Molecular Dissection of Subunit Interfaces in the Acetylcholine Receptor: Identification of Residues that Determine Curare Selectivity

The acetylcholine receptor from vertebrate skeletal muscle is a transmembrane channel that binds nerve-released acetylcholine to elicit rapid transport of small cations. Composed of two α subunits and one β, one γ, and one δ subunit, the receptor is a cooperative protein containing two sites that bind agonists, curariform antagonists, and snake α-toxins. Until recently the two binding sites were thought to reside entirely within each of the two α subunits, but affinity labeling and expression studies have demonstrated contributions by the γ and δ subunits.
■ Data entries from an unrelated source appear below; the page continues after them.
Background: an optimization exercise with open tools, aiming at a short achievable clock period. Do not read the settings as production practice.
At most, simulation tests tie the RTL to the original design; equivalence was not proved.
Function not checked in run 2: the RTL went through the layout flow alone.
Power figures rest on the tool's default switching activity, not on a simulated workload.

File: design/flow/config.mk
export PLATFORM = sky130hd
export DESIGN_NAME = imem_loader
export DESIGN_NICKNAME = imem_loader
export VERILOG_FILES = /design/flow/design.v
export SDC_FILE = /design/flow/constraint.sdc
export NUM_CORES = 4
export LEC_CHECK = 0
export ABC_CLOCK_PERIOD_IN_PS = 1500
export CAP_MARGIN = 20
export CORE_MARGIN = 2
export CORE_UTILIZATION = 35
export CTS_CLUSTER_DIAMETER = 200
export CTS_CLUSTER_SIZE = 28
export SETUP_SLACK_MARGIN = 1.3
export SLEW_MARGIN = 20
File: design/flow/constraint.sdc
create_clock -name core_clock -period 3.0 [get_ports {clk}]
set_input_delay 0.6000 -clock core_clock [delete_from_list [all_inputs] [get_ports {clk}]]
set_output_delay 0.6000 -clock core_clock [all_outputs]
set_load 0.01 [all_outputs]
File: design/flow/design.v
module imem_loader #(
  parameter int unsigned        DATA_W    = 32,
  parameter int unsigned        DEPTH     = 64,
  parameter logic [DATA_W-1:0]  HALT_WORD = DATA_W'(32'h0000007F),
  localparam int unsigned       CNT_W     = $clog2(DEPTH) + 1
) (
  input  logic              clk,
  input  logic              rst_n,
  input  logic              ld_start,
  input  logic              ld_valid,
  input  logic [DATA_W-1:0] ld_data,
  input  logic              ld_last,
  output logic              ld_ready,
  input  logic              req,
  input  logic [31:0]       pc,
  output logic              rsp_valid,
  output logic [DATA_W-1:0] inst,
  output logic              fault,
  output logic [1:0]        fault_cause,
  output logic              mem_ready,
  output logic [CNT_W-1:0]  loaded_cnt,
  output logic              ovf
);
  localparam int unsigned AW = $clog2(DEPTH);
  logic               st_load_q, st_load_d;
  logic               st_ready_q, st_ready_d;
  logic [CNT_W-1:0]   ptr_q, ptr_d;
  logic [DEPTH-1:0]   th_q, th_d;          
  logic [DEPTH-1:0]   wsel_q, wsel_d;      
  logic [DEPTH-1:0]   lm_q, lm_d;          
  logic               ovf_q, ovf_d;
  logic               ld_ready_q, ld_ready_d;
  logic               full;
  logic               take;                
  logic               wr_go;               
  logic [DATA_W-1:0]  mem [DEPTH];
  always_comb begin
    full       = th_q[DEPTH-1];
    take       = st_load_q && ld_valid && !ld_start;
    wr_go      = ld_valid && !ld_start;    
    st_load_d  = st_load_q;
    st_ready_d = st_ready_q;
    ptr_d      = ptr_q;
    th_d       = th_q;
    wsel_d     = wsel_q;
    ovf_d      = ovf_q;
    if (ld_start) begin
      st_load_d  = 1'b1;
      st_ready_d = 1'b0;
      ptr_d      = '0;
      th_d       = '0;
      wsel_d     = DEPTH'(1);
      ovf_d      = 1'b0;
    end else if (take) begin
      if (!full) begin
        ptr_d  = ptr_q + 1'b1;
        th_d   = {th_q[DEPTH-2:0], 1'b1};
        wsel_d = wsel_q << 1;
      end else begin
        ovf_d = 1'b1;
      end
      if (ld_last) begin
        st_load_d  = 1'b0;
        st_ready_d = 1'b1;
        wsel_d     = '0;
      end
    end
    ld_ready_d = st_load_d && !th_d[DEPTH-1];
    lm_d       = {DEPTH{st_ready_d}} & th_d;
  end
  always_ff @(posedge clk or negedge rst_n) begin
    if (!rst_n) begin
      st_load_q  <= 1'b0;
      st_ready_q <= 1'b0;
      ptr_q      <= '0;
      th_q       <= '0;
      wsel_q     <= '0;
      lm_q       <= '0;
      ovf_q      <= 1'b0;
      ld_ready_q <= 1'b0;
    end else begin
      st_load_q  <= st_load_d;
      st_ready_q <= st_ready_d;
      ptr_q      <= ptr_d;
      th_q       <= th_d;
      wsel_q     <= wsel_d;
      lm_q       <= lm_d;
      ovf_q      <= ovf_d;
      ld_ready_q <= ld_ready_d;
    end
  end
  for (genvar i = 0; i < DEPTH; i++) begin : g_word
    always_ff @(posedge clk) begin
      if (wr_go && wsel_q[i]) begin
        mem[i] <= ld_data;
      end
    end
  end
  logic               aligned;
  logic               in_range;
  logic               is_loaded;
  logic               good;
  logic [1:0]         cause;
  logic [DATA_W-1:0]  rd_word;
  logic [DATA_W-1:0]  inst_d;
  always_comb begin
    aligned   = (pc[1:0] == 2'b00);
    in_range  = ~|pc[31:2+AW];
    is_loaded = lm_q[pc[2+AW-1:2]];
    rd_word   = mem[pc[2+AW-1:2]];
    good      = aligned && in_range && is_loaded;
    if (!aligned)        cause = 2'b01;
    else if (!in_range)  cause = 2'b10;
    else if (!is_loaded) cause = 2'b11;
    else                 cause = 2'b00;
    inst_d    = good ? rd_word : HALT_WORD;
  end
  logic               rsp_valid_q;
  logic [DATA_W-1:0]  inst_q;
  logic               fault_q;
  logic [1:0]         cause_q;
  always_ff @(posedge clk or negedge rst_n) begin
    if (!rst_n) begin
      rsp_valid_q <= 1'b0;
      inst_q      <= '0;
      fault_q     <= 1'b0;
      cause_q     <= 2'b00;
    end else begin
      rsp_valid_q <= req;
      if (req) begin
        inst_q  <= inst_d;
        fault_q <= !good;
        cause_q <= cause;
      end
    end
  end
  assign rsp_valid   = rsp_valid_q;
  assign inst        = inst_q;
  assign fault       = fault_q;
  assign fault_cause = cause_q;
  assign mem_ready   = st_ready_q;
  assign loaded_cnt  = ptr_q;
  assign ld_ready    = ld_ready_q;
  assign ovf         = ovf_q;
endmodule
Affinity labeling and mutagenesis studies have identified residues of the α subunit that contribute to the binding site, but the corresponding γ- and δ-subunit residues remain unknown. By making γ-δ chimeras and following the nearly 100-fold difference in curare affinity for the two binding sites, the present work identified residues of the γ and δ subunits likely to be near the binding site. Two sets of binding determinants were identified in homologous positions of the γ and δ subunits. The determinants lie on either side of a disulfide loop found within the major extracellular domain of the subunits. This loop is common to all acetylcholine, γ-aminobutyrate, and glycine receptor subunits.